__Data entries__:
* * * *
This is an optimization exercise on Yosys and OpenROAD, whose aim is small area and a short achievable clock period, not a production implementation.
At most, simulation tests tie the RTL to the original design; equivalence was not proved.
No functional check of the RTL was part of runs 1, 2 and 4 to 6.

File: flow/config.mk
export PLATFORM = sky130hd
export DESIGN_NAME = slave_clock_hand_positioner
export DESIGN_NICKNAME = slave_clock_hand_positioner
export VERILOG_FILES = /design/flow/design.v
export SDC_FILE = /design/flow/constraint.sdc
export NUM_CORES = 4
export LEC_CHECK = 0
export CAP_MARGIN = 20
export CORE_MARGIN = 2
export CORE_UTILIZATION = 40
export SLEW_MARGIN = 20
File: flow/constraint.sdc
create_clock -name core_clock -period 18.0 [get_ports {clk}]
set_input_delay 3.6000 -clock core_clock [delete_from_list [all_inputs] [get_ports {clk}]]
set_output_delay 3.6000 -clock core_clock [all_outputs]
set_load 0.01 [all_outputs]
File: flow/design.v
package schp_pkg;
	localparam logic [1:0] MODE_READY = 2'd0;
	localparam logic [1:0] MODE_WAIT  = 2'd1;
	localparam logic [1:0] MODE_MOVE  = 2'd2;
	localparam logic [1:0] MODE_STOP  = 2'd3;
	localparam logic [2:0] OP_MOVE  = 3'd0;
	localparam logic [2:0] OP_STEP  = 3'd1;
	localparam logic [2:0] OP_RTC   = 3'd2;
	localparam logic [2:0] OP_STOP  = 3'd3;
	localparam logic [2:0] OP_START = 3'd4;
endpackage
module schp_cfg_regs (
	input  logic        clk,
	input  logic        arst_n,
	input  logic        wr_en,
	input  logic [1:0]  wr_index,
	input  logic [15:0] wr_data,
	output logic [15:0] pulse_ms,
	output logic [15:0] after_pulse_ms,
	output logic        motor_block
);
	always_ff @(posedge clk or negedge arst_n) begin
		if (!arst_n) begin
			pulse_ms       <= 16'd4000;
			after_pulse_ms <= 16'd0;
			motor_block    <= 1'b0;
		end else if (wr_en) begin
			case (wr_index)
				2'd0: pulse_ms       <= wr_data;
				2'd1: after_pulse_ms <= wr_data;
				2'd2: motor_block    <= wr_data[0];
				default: ;
			endcase
		end
	end
endmodule
module schp_move_plan (
	input  logic [3:0]  dial_hours,
	input  logic [5:0]  dial_minutes,
	input  logic [3:0]  target_hours,
	input  logic [5:0]  target_minutes,
	input  logic [15:0] pulse_ms,
	input  logic [15:0] after_pulse_ms,
	output logic [9:0]  fwd,
	output logic        at_target,
	output logic        wait_rtc
);
	logic [9:0]  cur, tgt_raw, tgt;
	logic [10:0] diff;
	logic [17:0] k;
	logic [27:0] prod;
	always_comb begin
		cur     = ((dial_hours == 4'd12) ? 10'd0 : 10'(dial_hours) * 10'd60) + 10'(dial_minutes);
		tgt_raw = 10'(target_hours) * 10'd60 + 10'(target_minutes);
		tgt     = (tgt_raw >= 10'd720) ? tgt_raw - 10'd720 : tgt_raw;
		diff    = {1'b0, tgt} - {1'b0, cur};
		fwd     = diff[10] ? diff[9:0] + 10'd720 : diff[9:0];
		k       = 18'(pulse_ms) + 18'(after_pulse_ms) + 18'd60000;
		prod    = 28'(fwd) * 28'(k);
	end
	assign at_target = (fwd == 10'd0);
	assign wait_rtc  = (prod >= 28'd43200000);
endmodule
module schp_core (
	input  logic        clk,
	input  logic        arst_n,
	input  logic        accept,
	input  logic [2:0]  op,
	input  logic [3:0]  target_hours,
	input  logic [5:0]  target_minutes,
	input  logic [4:0]  rtc_hours,
	input  logic [5:0]  rtc_minutes,
	input  logic [15:0] pulse_ms,
	input  logic [15:0] after_pulse_ms,
	input  logic        motor_block,
	output logic [25:0] res
);
	logic [1:0] mode_q, mode_d;
	logic [3:0] hours_q, hours_d;
	logic [5:0] minutes_q, minutes_d;
	logic       pol_q, pol_d;
	logic [9:0] rem_q, rem_d;
	logic       fire_q, fire_d;
	logic       done_q, done_d;
	logic [9:0] fwd;
	logic       at_target, wait_rtc;
	logic [4:0] rtc_h12;
	schp_move_plan u_plan (
		.dial_hours     (hours_q),
		.dial_minutes   (minutes_q),
		.target_hours   (target_hours),
		.target_minutes (target_minutes),
		.pulse_ms       (pulse_ms),
		.after_pulse_ms (after_pulse_ms),
		.fwd            (fwd),
		.at_target      (at_target),
		.wait_rtc       (wait_rtc)
	);
	always_comb begin
		if (rtc_hours == 5'd0)
			rtc_h12 = 5'd12;
		else if (rtc_hours > 5'd12)
			rtc_h12 = rtc_hours - 5'd12;
		else
			rtc_h12 = rtc_hours;
	end
	always_comb begin
		mode_d    = mode_q;
		hours_d   = hours_q;
		minutes_d = minutes_q;
		pol_d     = pol_q;
		rem_d     = rem_q;
		fire_d    = 1'b0;
		done_d    = 1'b0;
		case (op)
			schp_pkg::OP_MOVE: begin
				if (mode_q == schp_pkg::MODE_READY) begin
					if (at_target) begin
						done_d = 1'b1;
					end else if (wait_rtc) begin
						mode_d = schp_pkg::MODE_WAIT;
						rem_d  = 10'd0;
					end else begin
						mode_d = schp_pkg::MODE_MOVE;
						rem_d  = fwd;
					end
				end
			end
			schp_pkg::OP_STEP: begin
				if (mode_q == schp_pkg::MODE_MOVE) begin
					fire_d = !motor_block;
					pol_d  = pol_q ^ !motor_block;
					if (minutes_q == 6'd59) begin
						minutes_d = 6'd0;
						hours_d   = (hours_q >= 4'd12) ? 4'd1 : hours_q + 4'd1;
					end else begin
						minutes_d = minutes_q + 6'd1;
					end
					if (rem_q != 10'd0)
						rem_d = rem_q - 10'd1;
					if (rem_q <= 10'd1) begin
						mode_d = schp_pkg::MODE_READY;
						done_d = 1'b1;
					end
				end
			end
			schp_pkg::OP_RTC: begin
				if (mode_q == schp_pkg::MODE_WAIT &&
				    rtc_h12 == {1'b0, hours_q} && rtc_minutes == minutes_q) begin
					mode_d = schp_pkg::MODE_READY;
					done_d = 1'b1;
				end
			end
			schp_pkg::OP_STOP: begin
				mode_d = schp_pkg::MODE_STOP;
				rem_d  = 10'd0;
			end
			schp_pkg::OP_START: begin
				if (mode_q == schp_pkg::MODE_STOP)
					mode_d = schp_pkg::MODE_READY;
			end
			default: ;
		endcase
	end
	always_ff @(posedge clk or negedge arst_n) begin
		if (!arst_n) begin
			mode_q    <= schp_pkg::MODE_READY;
			hours_q   <= 4'd12;
			minutes_q <= 6'd0;
			pol_q     <= 1'b0;
			rem_q     <= 10'd0;
		end else if (accept) begin
			mode_q    <= mode_d;
			hours_q   <= hours_d;
			minutes_q <= minutes_d;
			pol_q     <= pol_d;
			rem_q     <= rem_d;
		end
	end
	always_ff @(posedge clk) begin
		if (accept) begin
			fire_q <= fire_d;
			done_q <= done_d;
		end
	end
	assign res = {done_q, rem_q, pol_q, minutes_q, hours_q,
	              fire_q & pol_q, fire_q & !pol_q, mode_q};
endmodule
module slave_clock_hand_positioner (
	input  logic        clk,
	input  logic        arst_n,
	input  logic        s_axis_tvalid,
	output logic        s_axis_tready,
	input  logic [23:0] s_axis_tdata,
	input  logic [2:0]  s_axis_tuser,
	output logic        m_axis_tvalid,
	input  logic        m_axis_tready,
	output logic [31:0] m_axis_tdata,
	input  logic        cfg_valid,
	output logic        cfg_ready,
	input  logic [1:0]  cfg_index,
	input  logic [15:0] cfg_data
);
	logic [15:0] pulse_ms, after_pulse_ms;
	logic        motor_block;
	logic [25:0] res;
	logic        out_valid_q;
	logic        in_accept;
	assign cfg_ready = 1'b1;
	schp_cfg_regs u_cfg (
		.clk            (clk),
		.arst_n         (arst_n),
		.wr_en          (cfg_valid),
		.wr_index       (cfg_index),
		.wr_data        (cfg_data),
		.pulse_ms       (pulse_ms),
		.after_pulse_ms (after_pulse_ms),
		.motor_block    (motor_block)
	);
	assign s_axis_tready = !out_valid_q || m_axis_tready;
	assign in_accept     = s_axis_tvalid && s_axis_tready;
	schp_core u_core (
		.clk            (clk),
		.arst_n         (arst_n),
		.accept         (in_accept),
		.op             (s_axis_tuser),
		.target_hours   (s_axis_tdata[3:0]),
		.target_minutes (s_axis_tdata[9:4]),
		.rtc_hours      (s_axis_tdata[14:10]),
		.rtc_minutes    (s_axis_tdata[20:15]),
		.pulse_ms       (pulse_ms),
		.after_pulse_ms (after_pulse_ms),
		.motor_block    (motor_block),
		.res            (res)
	);
	always_ff @(posedge clk or negedge arst_n) begin
		if (!arst_n)
			out_valid_q <= 1'b0;
		else if (s_axis_tready)
			out_valid_q <= s_axis_tvalid;
	end
	assign m_axis_tvalid = out_valid_q;
	assign m_axis_tdata  = {6'd0, res};
endmodule
What follows belongs to an exercise in optimizing a design on an open flow for small area; a production flow would make more cautious choices. Function was checked by simulation only, so behaviour that the tests miss may differ from the original.

== the reference run ==
==> flow/design.v <==
package victim_buffer_pkg;
   localparam int SIZE = 4;
   localparam int TAG_W = 28;
   localparam int DATA_W = 256;
   typedef enum logic {IDLE, EVICT} vb_state_e;
   typedef struct packed {
      logic              valid;
      logic              dirty;
      logic [TAG_W-1:0]  tag;
      logic [DATA_W-1:0] data;
   } entry_t;
endpackage
module vb_first_one #(parameter int W = 4) (
   input  logic [W-1:0] req_i,
   output logic [W-1:0] onehot_o,
   output logic         any_o
);
   assign onehot_o = req_i & (~req_i + W'(1));
   assign any_o = |req_i;
endmodule
This design comes from an exercise in tuning for small area, a short achievable clock period and few clock cycles per item on the open sky130 flow, not from production work.
RTL that was checked went through simulation tests only; none was proved equivalent to the original.
Power is estimated from default activity; no workload was simulated.

==> flow/design.v <==
`default_nettype none
package sprw_pkg;
    typedef logic [8-1:0]             byte_t;
    typedef logic [16-1:0]             lane_t;
    typedef logic [32-1:0]             word_t;
    typedef logic [4*16-1:0] lanes_t;
    typedef enum logic [3:0] {
        LANE_PASS = 4'd0,
        LANE_ADD  = 4'd1,
        LANE_SUB  = 4'd2,
        LANE_MOVE = 4'd3,
        LANE_MAX  = 4'd4,
        LANE_MIN  = 4'd5,
        LANE_AND  = 4'd6,
        LANE_OR   = 4'd7,
        LANE_XOR  = 4'd8,
        LANE_NAND = 4'd9,
        LANE_NOR  = 4'd10,
        LANE_XNOR = 4'd11
    } lane_fn_t;
    typedef enum logic [2:0] {
        RED_NONE = 3'd0,
        RED_SUM  = 3'd1,
        RED_MAX  = 3'd2,
        RED_MIN  = 3'd3,
        RED_XOR  = 3'd4
    } red_fn_t;
endpackage
`default_nettype wire
`timescale 1ns/1ps
`default_nettype none
module sprw_top (
    input  logic        clk,
    input  logic        rstn,
    input  logic        in_valid,
    input  logic [31:0] ra,
    input  logic [31:0] rb,
    input  logic [4:0]  op1,
    input  logic [2:0]  op2,
    output logic        out_valid,
    output logic [31:0] result
);
    function automatic logic [11:0] pfx_add(input logic [11:0] x, input logic [11:0] y, input logic ci);
        logic [11:0] p, g, pp, gg;
        p  = x ^ y;
        g  = x & y;
        gg = g;
        gg[0] = g[0] | (p[0] & ci);
        pp = p;
        for (int d = 1; d < 12; d = d * 2)
            for (int i = 11; i >= d; i--) begin
                gg[i] = gg[i] | (pp[i] & gg[i-d]);
                pp[i] = pp[i] & pp[i-d];
            end
        pfx_add[0] = p[0] ^ ci;
        for (int i = 1; i < 12; i++)
            pfx_add[i] = p[i] ^ gg[i-1];
    endfunction
    function automatic logic pfx_gt(input logic [9:0] x, input logic [9:0] y);
        logic [9:0] pp, gg;
        pp = x | ~y;
        gg = x & ~y;
        for (int d = 1; d < 10; d = d * 2)
            for (int i = 9; i >= d; i--) begin
                gg[i] = gg[i] | (pp[i] & gg[i-d]);
                pp[i] = pp[i] & pp[i-d];
            end
        pfx_gt = gg[9];
    endfunction
    logic lg, f_add, f_sub, f_max, f_mn, f_move, f_arith_d, f_mm_d, f_min_d, sub_m_d, sign_d, sat_d;
    logic [3:0] t_d;
    assign lg      = op1[4] & op1[3];
    assign f_add   = ~lg & (op1[2:0] == 3'b001);
    assign f_sub   = ~lg & (op1[2:0] == 3'b010);
    assign f_max   = ~lg & (op1[2:0] == 3'b101);
    assign f_mn    = ~lg & (op1[2:0] == 3'b110);
    assign f_move  = ~lg & (op1[2:0] == 3'b011);
    assign f_arith_d = f_add | f_sub;
    assign f_mm_d  = f_max | f_mn;
    assign f_min_d = f_mn;
    assign sub_m_d = f_sub | f_mm_d;
    assign sign_d  = lg ? 1'b0 :
                     (f_arith_d | f_mm_d) ? ~op1[4] :
                     (~op2[2] & (op2 != 3'b000));
    assign sat_d   = ~lg & op1[3];
    always_comb begin
        if (lg) begin
            case (op1[2:0])
                3'b111:  t_d = 4'b1000;    
                3'b000:  t_d = 4'b1110;    
                3'b001:  t_d = 4'b0110;    
                3'b010:  t_d = 4'b0111;    
                3'b011:  t_d = 4'b0001;    
                3'b100:  t_d = 4'b1001;    
                default: t_d = 4'b1100;    
            endcase
        end else if (f_move)
            t_d = 4'b1010;                 
        else
            t_d = 4'b1100;                 
    end
    logic [31:0] pa, pb;
    logic        p_valid, f_arith, f_mm, f_min, sub_m, sign, sat;
    logic [3:0]  t;
    logic [2:0]  p_op2;
    assign p_valid = in_valid;
    assign pa      = ra;
    assign pb      = rb ^ {32{sub_m_d}};
    assign f_arith = f_arith_d;
    assign f_mm    = f_mm_d;
    assign f_min   = f_min_d;
    assign sub_m   = sub_m_d;
    assign sign    = sign_d;
    assign sat     = sat_d;
    assign t       = t_d;
    assign p_op2   = op2;
    logic [9:0] l [4];
    always_comb begin
        for (int i = 0; i < 4; i++) begin
            logic [7:0] a, b, y;
            logic [9:0] ea, eb, r;
            logic [3:0] tl;
            logic       ov, c7, clo;
            a  = pa[8*i +: 8];
            b  = pb[8*i +: 8];             
            ea = {{2{sign & a[7]}}, a};
            eb = {{2{(sign & (b[7] ^ sub_m)) ^ sub_m}}, b};
            r  = 10'(pfx_add({2'b00, ea}, {2'b00, eb}, sub_m));
            if (f_mm)
                tl = (r[9] ^ f_min) ? 4'b0101 : 4'b1100;
            else
                tl = t;
            for (int j = 0; j < 8; j++)
                y[j] = tl[{a[j], b[j]}];
            if (sign) begin
                ov  = (r[9] != r[8]) | (r[8] != r[7]);
                c7  = r[9];
                clo = ~r[9];
            end else begin
                ov  = r[9] | r[8];
                c7  = ~r[9];
                clo = ~r[9];
            end
            if (f_arith) begin
                if (sat & ov)
                    l[i] = {{2{sign & c7}}, c7, {7{clo}}};
                else
                    l[i] = r;
            end else
                l[i] = {{2{sign & y[7]}}, y};
        end
    end
    logic [9:0] q [4];
    logic       q_valid, q_sat;
    logic [2:0] q_op2;
    always_ff @(posedge clk) begin
        q_valid <= rstn & p_valid;
        q_sat   <= sat;
        q_op2   <= p_op2;
        for (int i = 0; i < 4; i++)
            q[i] <= l[i];
    end
    logic        q_rsign;
    logic [10:0] x [4];
    logic [10:0] s1, c1, s2, c2, usum;
    logic [11:0] ssum;
    logic [2:0]  ncnt;
    logic [7:0]  xr;
    logic [9:0]  k [4];
    logic        s01, s23;
    logic [9:0]  w01, w23;
    logic [31:0] m_nxt;
    assign q_rsign = ~q_op2[2];
    always_comb begin
        for (int i = 0; i < 4; i++)
            x[i] = {2'b00, q[i][8:0]};
        s1 = x[0] ^ x[1] ^ x[2];
        c1 = {(x[0][9:0] & x[1][9:0]) | (x[0][9:0] & x[2][9:0]) | (x[1][9:0] & x[2][9:0]), 1'b0};
        s2 = s1 ^ c1 ^ x[3];
        c2 = {(s1[9:0] & c1[9:0]) | (s1[9:0] & x[3][9:0]) | (c1[9:0] & x[3][9:0]), 1'b0};
    end
    assign usum = 11'(pfx_add({1'b0, s2}, {1'b0, c2}, 1'b0));
    assign ncnt = 3'(q[0][9]) + 3'(q[1][9]) + 3'(q[2][9]) + 3'(q[3][9]);
    assign ssum = {3'({1'b0, usum[10:9]} - ncnt), usum[8:0]};
    assign xr = q[0][7:0] ^ q[1][7:0] ^ q[2][7:0] ^ q[3][7:0];
    always_comb begin
        for (int i = 0; i < 4; i++)
            k[i] = {q[i][9] ^ q_rsign, q[i][8:0]};
    end
    assign s01 = pfx_gt(k[1], k[0]);
    assign s23 = pfx_gt(k[3], k[2]);
    assign w01 = s01 ? (q_op2[0] ? q[0] : q[1]) : (q_op2[0] ? q[1] : q[0]);
    assign w23 = s23 ? (q_op2[0] ? q[2] : q[3]) : (q_op2[0] ? q[3] : q[2]);
    always_comb begin
        case (q_op2)
            3'b001, 3'b101: m_nxt = {17'd0, ncnt, ssum};
            3'b010, 3'b110,
            3'b011, 3'b111: m_nxt = {12'd0, w23, w01};
            3'b100:         m_nxt = {24'd0, xr};
            default:        m_nxt = {q[3][7:0], q[2][7:0], q[1][7:0], q[0][7:0]};
        endcase
    end
    logic [31:0] m;
    logic        m_valid, m_mm, m_sum, m_sat, m_rsign, m_mn;
    always_ff @(posedge clk) begin
        m_valid <= rstn & q_valid;
        m       <= m_nxt;
        m_mm    <= q_op2[1];
        m_sum   <= q_op2[1:0] == 2'b01;
        m_sat   <= q_sat;
        m_rsign <= q_rsign;
        m_mn    <= q_op2[0];
    end
    logic [9:0]  v01, v23, wf;
    logic        sf;
    logic [31:0] red;
    logic [11:0] msum;
    logic [2:0]  mcnt;
    logic [31:0] sum_w;
    assign msum = m[11:0];
    assign mcnt = m[14:12];
    always_comb begin
        if (m_rsign) begin
            sum_w = {{20{msum[11]}}, msum};
            if (m_sat) begin
                if (~msum[11] & (|msum[10:7]))
                    sum_w = 32'd127;
                else if (msum[11] & ~(&msum[10:7]))
                    sum_w = 32'hffffff80;
            end
        end else begin
            sum_w = {13'd0, mcnt - 3'(msum[11]), {4{msum[11]}}, msum};
            if (m_sat && (mcnt != 3'd0 || msum[10:8] != 3'd0))
                sum_w = 32'd255;
        end
    end
    assign v01 = m[9:0];
    assign v23 = m[19:10];
    assign sf  = pfx_gt({v23[9] ^ m_rsign, v23[8:0]}, {v01[9] ^ m_rsign, v01[8:0]});
    assign wf  = sf ? (m_mn ? v01 : v23) : (m_mn ? v23 : v01);
    assign red = m_mm  ? {{16{m_rsign & wf[9]}}, {6{wf[9]}}, wf} :
                 m_sum ? sum_w : m;
    always_ff @(posedge clk) begin
        out_valid <= rstn & m_valid;
        result    <= red;
    end
endmodule
`default_nettype wire
clock: 6.5 ns
lec_check: 0
cap_margin: 20
core_margin: 2
core_utilization: 40
setup_slack_margin: 2.5
slew_margin: 20
standard.sh (not shown) runs the stock make flow with config.mk's settings and CLKGATE_MAP_FILE= SYNTH_SCRIPT=/design/flow/synth_recipe.tcl, a recipe that flattens the netlist after the stock synthesis.
==> flow/flow/run.sh <==
#!/bin/bash
set -euo pipefail
W=$PWD
BUF=$(cat $W/flow/port_buffer)
cat > $W/my_synth.tcl <<EOS
proc extract_fa {args} { puts "extract_fa skipped by flow/run.sh" }
proc abc {args} {
  set i [lsearch -exact \$args -script]
  if {\$i >= 0} { lset args [expr {\$i + 1}] $W/flow/abc.script }
  yosys abc {*}\$args
}
EOS
cat $W/synth_recipe.tcl >> $W/my_synth.tcl
bash $W/standard.sh SYNTH_SCRIPT=$W/my_synth.tcl "BUFFER_PORTS_ARGS=-buffer_cell $BUF" finish > $W/standard.log 2>&1
==> flow/flow/abc.script <==
strash
dc2
dch -f
map
topo
buffer -c
upsize -c
dnsize -c
==> flow/flow/port_buffer <==
sky130_fd_sc_hd__buf_1
The starting point completed without violations.
Edit:
--- a/flow/design.v
+++ b/flow/design.v
@@ -102,19 +102,21 @@
     logic [31:0] pa, pb;
     logic        p_valid, f_arith, f_mm, f_min, sub_m, sign, sat;
     logic [3:0]  t;
     logic [2:0]  p_op2;
-    assign p_valid = in_valid;
-    assign pa      = ra;
-    assign pb      = rb ^ {32{sub_m_d}};
-    assign f_arith = f_arith_d;
-    assign f_mm    = f_mm_d;
-    assign f_min   = f_min_d;
-    assign sub_m   = sub_m_d;
-    assign sign    = sign_d;
-    assign sat     = sat_d;
-    assign t       = t_d;
-    assign p_op2   = op2;
+    always_ff @(posedge clk) begin
+        p_valid <= rstn & in_valid;
+        pa      <= ra;
+        pb      <= rb ^ {32{sub_m_d}};
+        f_arith <= f_arith_d;
+        f_mm    <= f_mm_d;
+        f_min   <= f_min_d;
+        sub_m   <= sub_m_d;
+        sign    <= sign_d;
+        sat     <= sat_d;
+        t       <= t_d;
+        p_op2   <= op2;
+    end
     logic [9:0] l [4];
     always_comb begin
         for (int i = 0; i < 4; i++) begin
             logic [7:0] a, b, y;
@@ -160,11 +162,10 @@
         for (int i = 0; i < 4; i++)
             q[i] <= l[i];
     end
     logic        q_rsign;
-    logic [10:0] x [4];
-    logic [10:0] s1, c1, s2, c2, usum;
-    logic [11:0] ssum;
+    logic [11:0] x [4];
+    logic [11:0] s1, c1, s2, c2, ssum;
     logic [2:0]  ncnt;
     logic [7:0]  xr;
     logic [9:0]  k [4];
     logic        s01, s23;
@@ -172,26 +173,25 @@
     logic [31:0] m_nxt;
     assign q_rsign = ~q_op2[2];
     always_comb begin
         for (int i = 0; i < 4; i++)
-            x[i] = {2'b00, q[i][8:0]};
+            x[i] = {{2{q[i][9]}}, q[i]};
         s1 = x[0] ^ x[1] ^ x[2];
-        c1 = {(x[0][9:0] & x[1][9:0]) | (x[0][9:0] & x[2][9:0]) | (x[1][9:0] & x[2][9:0]), 1'b0};
+        c1 = {(x[0][10:0] & x[1][10:0]) | (x[0][10:0] & x[2][10:0]) | (x[1][10:0] & x[2][10:0]), 1'b0};
         s2 = s1 ^ c1 ^ x[3];
-        c2 = {(s1[9:0] & c1[9:0]) | (s1[9:0] & x[3][9:0]) | (c1[9:0] & x[3][9:0]), 1'b0};
-    end
-    assign usum = 11'(pfx_add({1'b0, s2}, {1'b0, c2}, 1'b0));
+        c2 = {(s1[10:0] & c1[10:0]) | (s1[10:0] & x[3][10:0]) | (c1[10:0] & x[3][10:0]), 1'b0};
+    end
+    assign ssum = pfx_add(s2, c2, 1'b0);
     assign ncnt = 3'(q[0][9]) + 3'(q[1][9]) + 3'(q[2][9]) + 3'(q[3][9]);
-    assign ssum = {3'({1'b0, usum[10:9]} - ncnt), usum[8:0]};
     assign xr = q[0][7:0] ^ q[1][7:0] ^ q[2][7:0] ^ q[3][7:0];
     always_comb begin
         for (int i = 0; i < 4; i++)
             k[i] = {q[i][9] ^ q_rsign, q[i][8:0]};
     end
-    assign s01 = pfx_gt(k[1], k[0]);
-    assign s23 = pfx_gt(k[3], k[2]);
-    assign w01 = s01 ? (q_op2[0] ? q[0] : q[1]) : (q_op2[0] ? q[1] : q[0]);
-    assign w23 = s23 ? (q_op2[0] ? q[2] : q[3]) : (q_op2[0] ? q[3] : q[2]);
+    assign s01 = pfx_gt(k[1], k[0]) ^ q_op2[0];
+    assign s23 = pfx_gt(k[3], k[2]) ^ q_op2[0];
+    assign w01 = s01 ? q[1] : q[0];
+    assign w23 = s23 ? q[3] : q[2];
     always_comb begin
         case (q_op2)
             3'b001, 3'b101: m_nxt = {17'd0, ncnt, ssum};
             3'b010, 3'b110,
@@ -235,10 +235,10 @@
         end
     end
     assign v01 = m[9:0];
     assign v23 = m[19:10];
-    assign sf  = pfx_gt({v23[9] ^ m_rsign, v23[8:0]}, {v01[9] ^ m_rsign, v01[8:0]});
-    assign wf  = sf ? (m_mn ? v01 : v23) : (m_mn ? v23 : v01);
+    assign sf  = pfx_gt({v23[9] ^ m_rsign, v23[8:0]}, {v01[9] ^ m_rsign, v01[8:0]}) ^ m_mn;
+    assign wf  = sf ? v23 : v01;
     assign red = m_mm  ? {{16{m_rsign & wf[9]}}, {6{wf[9]}}, wf} :
                  m_sum ? sum_w : m;
     always_ff @(posedge clk) begin
         out_valid <= rstn & m_valid;
The new run finished clean. Design area goes up slightly. Combinational power goes down by roughly a tenth. Clock skew goes up by 0.0042 ns. Die area goes up by roughly a tenth. Wire length goes up slightly. Worst setup slack gains 0.40 ns. Cell count goes up slightly. Clock-buffer cell count stays the same. Via count hardly moves. Flip-flop and latch count goes up by 78. Fmax goes up by roughly a tenth. Area after synthesis goes up by roughly a tenth.
Testbench counts after the change, summed over its fixed seeds: cycles 16,024, items 16,000.
No functional check of the RTL was part of the first run of this note.

## afterwards: timing with drivers on the ports
In the flow no input, the clock included, has a driving cell. The finished layouts below were timed again as built, in two steps.
Step 1 (the two cells are an assumption about what drives the block):
set clk [get_ports {clk}]
set_driving_cell -lib_cell sky130_fd_sc_hd__clkbuf_16 $clk
set_driving_cell -lib_cell sky130_fd_sc_hd__buf_2 [delete_from_list [all_inputs] $clk]
Step 2 also shifts input and output timing later by t, the mid clock arrival at the registers, as if the neighbouring blocks saw the same clock.
a / b / c = ideal ports / drivers / drivers and shift; a / b = the first two.
run	shift t [ns]	setup WS [ns]	hold WS [ns]	worst register clock-pin slew, ns
the first run	0.466	2.537 / 2.540 / 2.074	0.326 / 0.326 / 0.326	0.06 / 0.06
the second run	0.489	2.934 / 2.934 / 2.934	0.330 / 0.330 / 0.330	0.07 / 0.07
After both steps setup and hold are still met in every run listed. For the first run, which loses most, drivers alone change the setup slack by +0.003 ns; drivers and shift together by -0.463 ns.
* * * *
__Assigned task__: After locating the line that contains "export PLATFORM = sky130hd", please copy exactly every line from the start of the records through it, and nothing else.

__Result for this exercise__:
This is an optimization exercise on Yosys and OpenROAD, whose aim is small area and a short achievable clock period, not a production implementation.
At most, simulation tests tie the RTL to the original design; equivalence was not proved.
No functional check of the RTL was part of runs 1, 2 and 4 to 6.

File: flow/config.mk
export PLATFORM = sky130hd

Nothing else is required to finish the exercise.